- [EXERCISE]:
Show all lines from the material that carry the word "pins".
========================================================================
<file path="flow/design.v">
  typedef logic signed [7:0]   int8_t;
  typedef logic signed [15:0] int16_t;
  typedef logic signed [31:0] int32_t;
  typedef logic [31:0] uint32_t;
module flatten_layer #(
    parameter INPUT_HEIGHT = 2,
    parameter INPUT_WIDTH = 2, 
    parameter INPUT_CHANNELS = 64,
    parameter CHUNK_SIZE = 16,   
    parameter TOTAL_CHUNKS = (INPUT_HEIGHT * INPUT_WIDTH * INPUT_CHANNELS) / CHUNK_SIZE,   
    parameter OUTPUT_SIZE = INPUT_HEIGHT * INPUT_WIDTH * INPUT_CHANNELS   
)(
    input logic clk,
    input logic reset,
    input logic start_flatten,
    input logic output_read_enable,   
    input logic [127:0] input_chunk,   
    input logic chunk_valid,   
    output int8_t output_data,
    output logic [$clog2(OUTPUT_SIZE)-1:0] output_addr,   
    output logic output_valid,
    output logic flatten_complete,
    output logic request_chunk,   
    output logic [$clog2(TOTAL_CHUNKS)-1:0] chunk_addr   
);
    int8_t chunk_buffer [0:CHUNK_SIZE-1];
    typedef enum logic [1:0] {
        IDLE = 2'b00,
        READ_CHUNK = 2'b01,
        OUTPUT_CHUNK = 2'b10,
        COMPLETE = 2'b11
    } flatten_state_t;
    flatten_state_t current_state, next_state;
    logic [$clog2(TOTAL_CHUNKS)-1:0] current_chunk_addr;
    logic [$clog2(CHUNK_SIZE)-1:0] pixel_index;   
    logic [$clog2(OUTPUT_SIZE)-1:0] total_pixel_addr;   
    always_ff @(posedge clk) begin
        if (reset) begin
            current_state <= IDLE;
            current_chunk_addr <= 0;
            pixel_index <= 0;
            total_pixel_addr <= 0;
            for (int i = 0; i < CHUNK_SIZE; i++) begin
                chunk_buffer[i] <= 0;
            end
        end else begin
            current_state <= next_state;
            case (current_state)
                IDLE: begin
                    if (start_flatten) begin
                        current_chunk_addr <= 0;
                        pixel_index <= 0;
                        total_pixel_addr <= 0;
                        for (int i = 0; i < CHUNK_SIZE; i++) begin
                            chunk_buffer[i] <= 0;
                        end
                    end
                end
                READ_CHUNK: begin
                    if (chunk_valid) begin
                        for (int i = 0; i < CHUNK_SIZE; i++) begin
                            chunk_buffer[i] <= int8_t'(input_chunk[i*8 +: 8]);
                        end
                        pixel_index <= 0;   
                    end
                end
                OUTPUT_CHUNK: begin
                    if (pixel_index < CHUNK_SIZE - 1) begin
                        pixel_index <= pixel_index + 1;
                        total_pixel_addr <= total_pixel_addr + 1;
                    end else if (pixel_index >= CHUNK_SIZE - 1) begin
                        pixel_index <= 0;
                        total_pixel_addr <= total_pixel_addr + 1;
                        if (current_chunk_addr < TOTAL_CHUNKS - 1) begin
                            current_chunk_addr <= current_chunk_addr + 1;
                        end
                    end
                end
                COMPLETE: begin
                    if (start_flatten) begin
                        current_chunk_addr <= 0;
                        pixel_index <= 0;
                        total_pixel_addr <= 0;
                    end
                end
            endcase
        end
    end
    always_comb begin
        next_state = current_state;
        case (current_state)
            IDLE: begin
                if (start_flatten) begin
                    next_state = READ_CHUNK;
                end
            end
            READ_CHUNK: begin
                if (chunk_valid) begin
                    next_state = OUTPUT_CHUNK;
                end
            end
            OUTPUT_CHUNK: begin
                if (pixel_index >= CHUNK_SIZE - 1) begin
                    if (current_chunk_addr >= TOTAL_CHUNKS - 1) begin
                        next_state = COMPLETE;
                    end else begin
                        next_state = READ_CHUNK;
                    end
                end
            end
            COMPLETE: begin
                if (start_flatten) begin
                    next_state = READ_CHUNK;
                end
            end
        endcase
    end
    assign output_data = chunk_buffer[pixel_index];
    assign output_addr = total_pixel_addr;
    assign output_valid = (current_state == OUTPUT_CHUNK);
    assign flatten_complete = (current_state == COMPLETE);
    assign request_chunk = (current_state == READ_CHUNK);
    assign chunk_addr = current_chunk_addr;
endmodule 
</file>
==> design/flow/design.v <==
`timescale 1ns / 1ps
module code(
    input Clk,
    input Reset,
    input Slt,
    input En,
    output [63:0] Output0,
    output [63:0] Output1
    );
	 reg [63:0] Output0_,Output1_,o2;
initial begin
	Output0_=0;
	Output1_=0;
end
assign Output0=Output0_;
assign Output1=Output1_;
always  @(posedge Clk)begin
	if(En == 1)begin
		if(Slt == 0)
			Output0_ = Output0_ + 1;
		else if(Slt == 1)begin
			o2 = o2 +1;
			if(o2 == 4)begin
				o2 = 0;
				Output1_ = Output1_ + 1;
			end
		end
	end
	if(Reset == 1)begin
		Output0_=0;
		Output1_=0;
		o2= 0; 
		end
	end
endmodule
==> design/flow/run.sh <==
#!/bin/bash
# OpenROAD 26Q1-2900-gdf79404cd8, Yosys 0.63+post, stock flow scripts
make -C /OpenROAD-flow-scripts/flow DESIGN_CONFIG=/design/flow/config.mk WORK_HOME=/design/flow/orfs finish
==> design/flow/config.mk <==
export PLATFORM = sky130hd
export DESIGN_NAME = code
export DESIGN_NICKNAME = code
export VERILOG_FILES = /design/flow/design.v
export SDC_FILE = /design/flow/constraint.sdc
export NUM_CORES = 4
export LEC_CHECK = 1
export CORE_UTILIZATION = 30
==> design/flow/constraint.sdc <==
current_design code

set clk_period 17.8
set clk_io_pct 0.2

create_clock -name clk0 -period $clk_period [get_ports {Clk}]

set non_clock_inputs [all_inputs -no_clocks]
set_input_delay [expr $clk_period * $clk_io_pct] -clock clk0 $non_clock_inputs
set_output_delay [expr $clk_period * $clk_io_pct] -clock clk0 [all_outputs]
==> run summary <==
Flow results.

- Across every metal layer, demand over resource in global routing totals approximately 17%.
- The post-synthesis chip area from yosys is approximately 11,000 um2.
- The share of Yosys cell area claimed by the top area cell type is 34.72%.
- The width of the chip is 194.1 um.
- The tool warning count for the run is 27.
- The total die area is 37,670 um2.
- Pin placement for this block handled 132 I/O pins.
- The total power per unit cell area is 65.58 nW/um2.
- The clock share of power is 48.1%.
- The number of hold buffers added after CTS was 0.
- The final count of hold timing violations is 0.
- The wire length of the first global-routing pass is roughly 52 mm.
- The fill cell total of the finished layout is 3,591.
- According to the floorplan report, the die height is slightly below 200 um.
- The clock skew is 0.01194 ns.
- The ratio of routed vias to standard cells is 5.323.
- Hold analysis lists the worst path endpoint as Output1_[63].
- The maximum number of pins on one net before global-route repair is 103.
- The count of max-cap constraint violations is 0.
- The final route contains ~10k vias.
- The global route total overflow is 0.
- OpenROAD reports that the post-layout worst path occupies between 30% and 40% of the period.
- The average size of a mapped cell is 7.823 um2.
- The share of async-settable or async-resettable flops after synthesis is 0%.
- Setup repair after global routing left no endpoint under its margin.
- The detailed placement HPWL is ~23 mm.
- The script parses the final routing iteration and logs DRC violations as 0.
- The arrival time of data at the worst endpoint is listed as 7.25 ns.
- The endpoint identified for the worst register-to-register timing path is Output1_[58].
- The top cell type by instance count after synthesis is sky130_fd_sc_hd__nor2_1.
- The worst-path maximum fanout is 28.
- The core outline area is 35,910 um2.
- The clock period could shrink to 6.888 ns.
- STA reports the tightest min-delay check as being of type flop to flop.
- The maximum frequency from static timing analysis is 145.2 MHz.
- The CTS tree is done.
- The number of H-tree levels is 4.
- The count of routing violations after the opening detailed-route iteration is 636.
- The share of total power dissipated in sequential elements is 49.8%.
- Per Yosys stat, the portion of area used by sequential elements is approximately a third.
- STA shows the worst reg2reg path with a cell count of 10.
- The start of the worst register-to-register path is o2[0].
- Antenna repair during routing inserted a diode count of 0.
- The post-synthesis cell count from yosys is 1,415.
- The switching power total is 0.1904 mW.
- The synthesis stat section lists a flop and latch total of 192.
- The part of the power in combinational logic is 2.0%.
- The post-route netlist has 7.620% of its cells at a drive strength greater than 1.
- The mapped netlist covers 11,070 um2.
- Adding up every negative setup slack in the final design gives 0 ns.
- For this run, the detailed router's first-pass iteration total came to 5.
- Per the post-route antenna check, the number of violating nets is 0.
- Between the synthesized netlist and the finished layout, the area growth was recorded as 19.14%.
- The number of cells on the worst hold path is listed as 2.
- The number of global-route vias before repair was roughly 9.5k.
- According to the timing report, the data required time at the worst endpoint equals ~18 ns.
- The cell type that accounts for the most area after synthesis is sky130_fd_sc_hd__dfxtp_1.
- The final timing report lists a max-slew violation count of 0.
- Across all setup checks in the final design, the least slack found is 10.91 ns.
- The run finished with clean final reports.
- The switching share of power is 22.02%.
- The critical path endpoint category is a flop.
- CTS reports a maximum clock tree buffer depth of 2.
- The slew of the pin with the lowest slew margin is 0.8436 ns.
- At the end of routability-driven placement, the weighted congestion stood at 0.9406.
- The setup path with the least slack is of type primary input to flop.
- Ranked by instance count, the synthesized netlist is headed by sky130_fd_sc_hd__nor2_1 (194), sky130_fd_sc_hd__dfxtp_1 (192), sky130_fd_sc_hd__nand2_1 (118).
- The clock slew at the register clock pins of the worst setup and hold paths is approximately 0.070 ns.
- CTS placed an instance of sky130_fd_sc_hd__clkbuf_16 at the clock tree root.
- According to the CTS report, the clock sink count is around 190.
- The CTS report gives the tree buffer count as 17.
- The main flop type is sky130_fd_sc_hd__dfxtp_1.
- OpenSTA, run right after detailed placement, puts the worst setup slack at 10.47 ns.
- Internal power comes to approximately 0.67 mW.
- The max-slew headroom at the worst pin is 43.55%.
- The number of warnings reported in the yosys synthesis log is 1.
- In the Yosys stats the netlist draws on 75 distinct library cells.
- The number of flops mapped to enable cells by yosys is 0.
- After clock tree synthesis, the setup repair step added 0 buffers.
- IR analysis of the VDD net gives a maximum drop of between 0.00006 and 0.00007 V.
- The setup check on the worst reg-to-reg path leaves a slack of 12.79 ns.
- The floorplan utilization is 30.82%.
- The count of endpoints failing setup in the final report is 0.
- The startpoint of the lowest-slack hold path is Output1_[63].
- In this run the core area contains slightly below 70 standard-cell rows.
- The instance count of the mapped netlist is between 1k and 1.5k.
- STA classifies the critical path startpoint as a primary input.
- The skew report gives the latency at the later pin of the worst-skew pair as 0.43 ns.
- The total wire length after detailed routing is between 30 and 40 mm.
- The synthesis report lists the most area-consuming cells as sky130_fd_sc_hd__dfxtp_1 (35%), sky130_fd_sc_hd__nor2_1 (6.6%), sky130_fd_sc_hd__xnor2_1 (4.9%), sky130_fd_sc_hd__xor2_1 (4.3%), sky130_fd_sc_hd__nand2_1 (4.0%).
- The detailed-route wire length per cell is about 16 um.
- In this run, post-CTS repair resized a total of 0 instances.
- The initial antenna violation count is 1.
- The leakage power of the design is 4.037 nW.
- Per the placement log, port buffering inserted 131 buffers.
-- placed cells by master, fill, tap and decap left out, types with 5 or more instances in the layout --
cell                              netlist  final
sky130_fd_sc_hd__clkbuf_16              0     17
sky130_fd_sc_hd__o31ai_1                9      9
sky130_fd_sc_hd__mux2i_1                7      7
sky130_fd_sc_hd__nand3_1               81     81
sky130_fd_sc_hd__or4_1                 23     23
sky130_fd_sc_hd__o21ai_0               67     67
sky130_fd_sc_hd__or2_2                 10     10
sky130_fd_sc_hd__and2_1                 6      6
sky130_fd_sc_hd__or4_4                  5      5
sky130_fd_sc_hd__mux2_2                28     28
sky130_fd_sc_hd__inv_1                 22     22
sky130_fd_sc_hd__clkdlybuf4s50_1        0    130
sky130_fd_sc_hd__nand4_1               68     68
sky130_fd_sc_hd__nand2_1              118    118
sky130_fd_sc_hd__nor3_1                53     53
sky130_fd_sc_hd__or3_1                 70     70
sky130_fd_sc_hd__xor2_1                54     54
sky130_fd_sc_hd__nor2_1               194    194
sky130_fd_sc_hd__xnor2_1               62     62
sky130_fd_sc_hd__nor2b_1               36     36
sky130_fd_sc_hd__nand4b_1               7      7
sky130_fd_sc_hd__nor4_1                37     37
sky130_fd_sc_hd__buf_4                  2     11
sky130_fd_sc_hd__dfxtp_1              192    192
sky130_fd_sc_hd__and3_1                19     19
sky130_fd_sc_hd__nand2b_1               8      8
sky130_fd_sc_hd__and4_1                11     11
sky130_fd_sc_hd__a21oi_1               59     59
-- worst max-delay path by stage --
stage	from	to	slack, ns	depth (start not counted)
final	Slt	Output1_[49]	10.91	11
after CTS	Slt	Output1_[49]	10.92	11
after global routing	Slt	Output1_[49]	10.64	11
-- power groups by stage --
stage	clock [mW]	combinational (mW)	sequential [mW]
finish	0.416	0.0176	0.431
global route	0.446	0.0198	0.431
CTS	0.431	0.0180	0.431
-- per-stage QoR --
stage	hold WS [ns]	util (%)	total power, mW	cell area [um2]	cells
6_report	0.4874	36.72	0.8648	13190	1957
5_1_grt	0.5222	36.72	0.8966	13190	1957
4_1_cts	0.4951	36.72	0.8798	13190	1957
3_5_place_dp	0.4826	34.99	0.4590	12570	1927
3_3_place_gp	0.4728	34.99	0.4587	12570	1927
2_1_floorplan	0.4448	-	0.4535	11070	1415
-- state kept, by name, summed over array words and instances, names as in the netlist --
name	flops
o2	64
Output1_	64
Output0_	64
-- routing by layer --
metal,vias up,GRT usage (%),part of all wire [%]
met5,-,0,0.040
met4,2,2.998,1.9
met3,40,2.376,5.2
met2,309,26.82,45
met1,4861,26.34,48
li1,5205,-,-
-- cell families after synthesis --
kind of cell / after synthesis / share of synthesized area (%)
compound gates: 175 / 9.314
fa+ha+maj: 3 / 0.3391
xor+xnor: 116 / 9.178
simple gates: 780 / 37.82
buf+inv: 113 / 5.041
mux: 36 / 3.583
flops: 192 / 34.72
-- critical path: stages --
cell                              delay (ns)
sky130_fd_sc_hd__clkdlybuf4s50_1        0.52
sky130_fd_sc_hd__nand2_1                0.07
sky130_fd_sc_hd__buf_4                  0.24
sky130_fd_sc_hd__nor2_1                 0.20
sky130_fd_sc_hd__nand2_1                0.12
sky130_fd_sc_hd__nor3_1                 0.38
sky130_fd_sc_hd__nand3_1                0.43
sky130_fd_sc_hd__or4_1                  0.58
sky130_fd_sc_hd__or4_4                  0.55
sky130_fd_sc_hd__or4_1                  0.44
sky130_fd_sc_hd__a21oi_1                0.15
-- layout make-up --
type | count | area, um2 | area share, %
clock inverter | 11 | 178.9 | 1.357
sequential | 192 | 3844 | 29.15
timing repair buffer | 142 | 1395 | 10.58
inverter | 22 | 82.58 | 0.6262
clock buffer | 19 | 442.9 | 3.359
multi-input combinational | 1110 | 6668 | 50.56
tap | 461 | 576.8 | 4.374
No activity file was given, so power comes from the tool's default toggle rates.
File: design/flow/design.v
`timescale 1ns / 1ps
module mux(
    input [31:0] dataB,
    input [31:0] selectB,
	 input sel,
    input [31:0] _32in1,
    input [31:0] _32in2,
    input [4:0] _5in1,
    input [4:0] _5in2,
    output reg[31:0] _32out,
    output reg[4:0] _5out
    );
	always @(*)begin
		if(dataB==32&&selectB==1)begin
			if(sel==0) _32out= _32in1;
			else _32out= _32in2;
		end
		if(dataB==5&&selectB==1)begin
			if(sel==0) _5out= _5in1;
			else _5out= _5in2;
		end
	end
endmodule
`timescale 1ns / 1ps
module npc(
    input [31:0] pc,
    input [31:0] ins,
    input [31:0] extended,
    input branch,
    input zero,
	 input jal,
	 input jr,
	 input [31:0]jr_pc,
    output [31:0] newpc
    );
	wire [4:0] fake1,fake2;
	wire [31:0]one,two,three,pc1,pc2,jal_pc;
	assign one=pc+4;
	assign two=one+extended*4;
	assign jal_pc={pc[31:28],ins[25:0],2'b00};
	mux m0(32,1,branch&zero,one,two,fake1,fake1,pc1,fake2);
	mux m1(32,1,jal,pc1,jal_pc,fake1,fake1,pc2,fake2);
	mux m2(32,1,jr,pc2,jr_pc,fake1,fake1,newpc,fake2);
endmodule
========================================================================
- [RESULT OF THIS TASK]:
- Pin placement for this block handled 132 I/O pins.
- The maximum number of pins on one net before global-route repair is 103.
- The clock slew at the register clock pins of the worst setup and hold paths is approximately 0.070 ns.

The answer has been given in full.